Ainsi des différences importantes au niveau fonctionnel ont été observées entre les atteintes bilatérales et unilatérales. La combinaison de ces deux atteintes dans les études limitera l’interprétation des résultats, et ne sera pas spécifique à l’une des deux atteintes qui diffère en termes de faiblesse musculaire, spasticité et performance à la marche. L’inclusion d’enfants ayant des atteintes unilatérales et bilatérales dans un même groupe pour évaluer les relations entre les capacités de marche et les atteintes cliniques n’est donc pas souhaitable lorsqu’on veut étudier la stratégie particulière mise en place par les enfants ayant une atteinte bilatérale.

Les trois études de cette thèse se sont concentrées sur les atteintes bilatérales seulement. La taille des échantillons s’en est trouvée réduite, mais les conclusions des études s’appliquent à une population plus homogène ce qui augmente l’impact clinique des résultats pour cette partie moins fonctionnelle de la population.

7.2.3 Spécificité des patrons de marche

En plus de limiter l’inclusion des participants à des atteintes bilatérales, les études 2 et 3 de la présente thèse ont été effectuées en sélectionnant des patrons de marche spécifiques. Cette analyse a permis de constater des différences entre les patrons «crouch gait» et «jump gait» au niveau de la détérioration de la cinématique, des muscles fatigués, et de l’impact de la force musculaire (Études 2 et 3).

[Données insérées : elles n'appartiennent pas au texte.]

--- src/rtl/rcktm_pkg.sv ---
package rcktm_pkg;

    localparam int DEFAULT_MAX_PIXELS = 65536;
    localparam int DEFAULT_MAX_SIDE   = 256;

    localparam int QUEUE_DEPTH        = 2;
    localparam int RESULT_DEPTH       = 2;

    localparam int TEXEL_W            = 8;
    localparam int ADDR_W             = 16;
    localparam int DIM_W              = 9;
    localparam int SCALE_W            = 5;
    localparam int RES_W              = TEXEL_W + 2;
    localparam int APB_DATA_W         = 32;
    localparam int APB_ADDR_W         = 5;

    // register indexes (byte address 4*i)
    localparam logic [2:0] REG_FRAME_WIDTH   = 3'd0;
    localparam logic [2:0] REG_FRAME_HEIGHT  = 3'd1;
    localparam logic [2:0] REG_SCALE_DIVISOR = 3'd2;
    localparam logic [2:0] REG_ROTATION_MODE = 3'd3;
    localparam logic [2:0] REG_KEY_COLOR     = 3'd4;

    localparam logic [DIM_W-1:0]   RST_FRAME_WIDTH   = 9'd64;
    localparam logic [DIM_W-1:0]   RST_FRAME_HEIGHT  = 9'd64;
    localparam logic [SCALE_W-1:0] RST_SCALE_DIVISOR = 5'd1;
    localparam logic [TEXEL_W-1:0] RST_KEY_COLOR     = 8'd255;

    typedef enum logic [1:0] {
        CMD_LOAD_LOWER = 2'd0,
        CMD_LOAD_UPPER = 2'd1,
        CMD_EMIT       = 2'd2
    } t_cmd;

    typedef enum logic [1:0] {
        ROT_NONE          = 2'd0,
        ROT_QUARTER       = 2'd1,
        ROT_HALF          = 2'd2,
        ROT_THREE_QUARTER = 2'd3
    } t_rot;

    typedef struct packed {
        t_cmd kind;
        logic scaled;
        logic last;
    } t_item_ctrl;

endpackage

--- src/rtl/rcktm_fifo.sv ---
module rcktm_fifo #(
    parameter int WIDTH = rcktm_pkg::RES_W,
    parameter int DEPTH = rcktm_pkg::QUEUE_DEPTH,
    localparam int PTRW = (DEPTH > 1) ? $clog2(DEPTH) : 1,
    localparam int CNTW = $clog2(DEPTH + 1)
) (
    input  logic             i_clk,
    input  logic             i_rst_n,
    input  logic             i_push,
    input  logic [WIDTH-1:0] i_data,
    output logic             o_full,
    input  logic             i_pop,
    output logic [WIDTH-1:0] o_data,
    output logic             o_empty
);

    logic [WIDTH-1:0] r_mem [DEPTH];
    logic [PTRW-1:0]  r_wr_ptr, n_wr_ptr;
    logic [PTRW-1:0]  r_rd_ptr, n_rd_ptr;
    logic [CNTW-1:0]  r_count, n_count;
    logic             do_push, do_pop;

    assign o_full  = (r_count == CNTW'(DEPTH));
    assign o_empty = (r_count == '0);
    assign o_data  = r_mem[r_rd_ptr];
    assign do_push = i_push && !o_full;
    assign do_pop  = i_pop && !o_empty;

    always_comb begin
        n_wr_ptr = r_wr_ptr;
        n_rd_ptr = r_rd_ptr;
        n_count  = r_count;
        if (do_push) begin
            n_wr_ptr = (r_wr_ptr == PTRW'(DEPTH - 1)) ? '0 : r_wr_ptr + 1'b1;
        end
        if (do_pop) begin
            n_rd_ptr = (r_rd_ptr == PTRW'(DEPTH - 1)) ? '0 : r_rd_ptr + 1'b1;
        end
        if (do_push && !do_pop) begin
            n_count = r_count + 1'b1;
        end else if (do_pop && !do_push) begin
            n_count = r_count - 1'b1;
        end
    end

    always_ff @(posedge i_clk) begin
        if (!i_rst_n) begin
            r_wr_ptr <= '0;
            r_rd_ptr <= '0;
            r_count  <= '0;
        end else begin
            r_wr_ptr <= n_wr_ptr;
            r_rd_ptr <= n_rd_ptr;
            r_count  <= n_count;
        end
    end

    always_ff @(posedge i_clk) begin
        if (do_push) begin
            r_mem[r_wr_ptr] <= i_data;
        end
    end

endmodule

Dans la présente thèse, alors qu’une flexion maximale du genou a augmenté à la sixième minute dans les deux groupes, elle n’a été maintenue que par le groupe «crouch gait» (Étude 2) durant la phase d’appui. Dans le groupe «jump gait», cette

augmentation de flexion était plutôt suivie par une extension des genoux se rapprochant des valeurs initiales (Étude 3). Ce résultat suggère une force musculaire adéquate pour effectuer une extension de genou durant la phase de simple appui. L’action du couple FP/EG, permettant l’extension du genou durant l’avancement du tibia par l’action excentrique des fléchisseurs plantaires, pourrait expliquer en partie cette différence observée entre les deux patrons de marche. Alors que le couple FP/EG est absent dans le patron de marche «crouch gait», il est en partie actif dans le patron de marche «jump gait» (Brunner et Rutz, 2013 ; Sangeux et al., 2015). De plus, dans une étude de simulation, Correa et al. (2012) ont mis en évidence que les fléchisseurs plantaires étaient significativement plus utilisés dans le patron de marche «jump gait» pour l’accélération du CM vers le haut comparativement au patron de marche «crouch gait». La différence au niveau de la sollicitation des fléchisseurs plantaires entre ces deux patrons de marche pourraient ainsi expliquer la différence dans leur détérioration. En plus de considérer un groupe composé uniquement d’atteintes bilatérales, les résultats de ces études soulignent pour la première fois la nécessité de considérer séparément les patrons de marche pour évaluer l’impact de la force et de la fatigue musculaire sur les capacités de marche.